Recent comments posted to this site:

are there plans to have chunks stored in the regular backend storage?

i'm curious because one my use cases is archiving websites, where we end up with lots of WARC files. those files are basically a bunch of files from the website gzipp'd together in a stream, which means that multiple crawls of the same website (or actually, different website) have lots of redundant data (e.g. jQuery.js). storing those files in git-annex is not very efficient, because that data is duplicated all over the place.

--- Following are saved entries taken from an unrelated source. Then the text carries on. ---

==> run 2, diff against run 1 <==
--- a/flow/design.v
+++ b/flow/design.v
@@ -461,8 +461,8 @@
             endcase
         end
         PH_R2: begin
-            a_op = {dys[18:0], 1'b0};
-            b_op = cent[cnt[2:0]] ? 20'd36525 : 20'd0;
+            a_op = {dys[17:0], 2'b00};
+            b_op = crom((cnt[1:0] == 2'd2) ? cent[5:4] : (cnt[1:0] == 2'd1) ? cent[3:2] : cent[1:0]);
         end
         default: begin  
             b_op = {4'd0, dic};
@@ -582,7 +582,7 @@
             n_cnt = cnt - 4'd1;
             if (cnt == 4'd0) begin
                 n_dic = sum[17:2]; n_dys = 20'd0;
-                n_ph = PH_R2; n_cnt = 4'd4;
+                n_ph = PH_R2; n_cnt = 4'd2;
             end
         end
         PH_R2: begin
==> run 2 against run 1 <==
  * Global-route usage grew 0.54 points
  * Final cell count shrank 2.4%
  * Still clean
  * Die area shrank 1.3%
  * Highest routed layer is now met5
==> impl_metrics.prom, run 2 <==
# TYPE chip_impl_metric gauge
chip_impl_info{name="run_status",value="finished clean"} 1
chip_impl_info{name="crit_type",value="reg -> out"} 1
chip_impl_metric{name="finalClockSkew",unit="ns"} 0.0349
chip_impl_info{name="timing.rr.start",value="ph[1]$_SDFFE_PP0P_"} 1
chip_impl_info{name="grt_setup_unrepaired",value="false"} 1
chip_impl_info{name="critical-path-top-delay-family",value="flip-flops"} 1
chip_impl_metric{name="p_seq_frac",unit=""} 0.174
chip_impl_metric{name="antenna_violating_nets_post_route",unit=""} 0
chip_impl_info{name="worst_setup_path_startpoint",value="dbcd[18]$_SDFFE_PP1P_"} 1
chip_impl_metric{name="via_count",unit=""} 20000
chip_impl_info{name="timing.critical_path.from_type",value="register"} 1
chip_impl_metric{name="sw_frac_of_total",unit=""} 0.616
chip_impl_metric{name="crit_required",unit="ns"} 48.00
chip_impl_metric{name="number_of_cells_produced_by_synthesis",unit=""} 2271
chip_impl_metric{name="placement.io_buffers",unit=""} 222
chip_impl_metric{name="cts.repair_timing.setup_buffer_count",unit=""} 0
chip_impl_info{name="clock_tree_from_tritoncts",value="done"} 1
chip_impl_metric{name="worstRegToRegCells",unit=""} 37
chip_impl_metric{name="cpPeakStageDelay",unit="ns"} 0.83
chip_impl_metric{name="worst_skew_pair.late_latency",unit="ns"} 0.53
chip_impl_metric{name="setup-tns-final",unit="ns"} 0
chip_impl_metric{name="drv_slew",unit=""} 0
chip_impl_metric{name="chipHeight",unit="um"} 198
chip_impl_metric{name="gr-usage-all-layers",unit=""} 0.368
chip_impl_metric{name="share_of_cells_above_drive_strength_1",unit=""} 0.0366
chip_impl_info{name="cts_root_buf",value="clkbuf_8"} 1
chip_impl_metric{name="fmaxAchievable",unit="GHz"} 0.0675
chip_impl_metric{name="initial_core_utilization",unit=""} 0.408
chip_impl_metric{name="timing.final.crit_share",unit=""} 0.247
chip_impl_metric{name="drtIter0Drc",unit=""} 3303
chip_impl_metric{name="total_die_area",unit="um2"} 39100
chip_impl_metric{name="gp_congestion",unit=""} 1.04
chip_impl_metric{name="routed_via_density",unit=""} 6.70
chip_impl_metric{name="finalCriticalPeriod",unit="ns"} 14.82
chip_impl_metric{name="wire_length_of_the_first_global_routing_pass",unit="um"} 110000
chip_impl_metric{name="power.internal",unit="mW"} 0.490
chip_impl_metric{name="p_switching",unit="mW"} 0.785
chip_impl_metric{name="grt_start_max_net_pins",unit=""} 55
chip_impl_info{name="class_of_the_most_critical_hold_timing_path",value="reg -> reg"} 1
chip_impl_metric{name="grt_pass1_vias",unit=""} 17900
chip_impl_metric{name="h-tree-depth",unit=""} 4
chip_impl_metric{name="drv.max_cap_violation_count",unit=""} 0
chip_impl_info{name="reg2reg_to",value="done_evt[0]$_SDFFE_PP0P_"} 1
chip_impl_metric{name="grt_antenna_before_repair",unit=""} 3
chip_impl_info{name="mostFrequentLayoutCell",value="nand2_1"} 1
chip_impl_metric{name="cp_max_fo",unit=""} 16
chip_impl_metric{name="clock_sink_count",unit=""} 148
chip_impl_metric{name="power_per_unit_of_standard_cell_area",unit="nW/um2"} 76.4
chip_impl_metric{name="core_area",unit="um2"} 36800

if the storage backend was chunked, there could be massive deduplication across those files... this is why i looked at the borg special remote: I figured that i could at least deduplicate on the remote side, but it would still be nice to have this built-in! -- anarcat

Comment by anarcat Mon Dec 3 17:30:00 2018

The bup special remote does exist, so if you want to use that special remote, you can get efficient storage and transfer of related versions. It would probably be possible to make bup use the same git repo as git-annex, just storing its data in a separate branch, but I have not tried it.

Comment by joey Mon Dec 3 17:30:00 2018
To add a new remote, use the git remote add command on the terminal, in the directory your repository is stored at. The git remote add command takes two arguments: A remote name, for example, origin. For more information visit - https://www.applesupportphonenumbers.com/blog/fix-mac-error-code-36/
Comment by techcustomersupport Mon Dec 3 17:30:00 2018

I think that annex always uses cp --reflink=auto for local paths (cache remote was on a local path right?). I guess running with --debug could have helped to resolve the mystery ;-)

BTW -- checked locally - reflink=auto seems to work nicely across subvolumes of the same BTRFS filesystem. "copying" gigabytes takes half a second or so ;-) (without reflink=auto - takes considerably longer)

Comment by yarikoptic Fri Nov 23 18:12:39 2018

Well, I did not check reflink=auto. I just checked first with git annex copy --to=cache which simply duplicated every file. So there are two posibilities:

  1. reflink=auto doesn't work (I did not check but I think it work)
  2. git-annex does not recognise the other path to be on the same filesystem so went back to simply copy (very likely but joey has to check.)
Comment by Mowgli Wed Nov 21 19:45:30 2018

It doesn't work well if the source of the copy is in a btrfs subvolume and the cache is in another subvolume of the same filesystem.

With that setup every file is really copied instead of using reflink=always.

I solved it currently by copying .git/annex/objects manual into the cache (cp -a --reflink=always .git/annex/objects ~/.cache/annex/ and afterwards doing the git annex cp which recognice the existence of the objects.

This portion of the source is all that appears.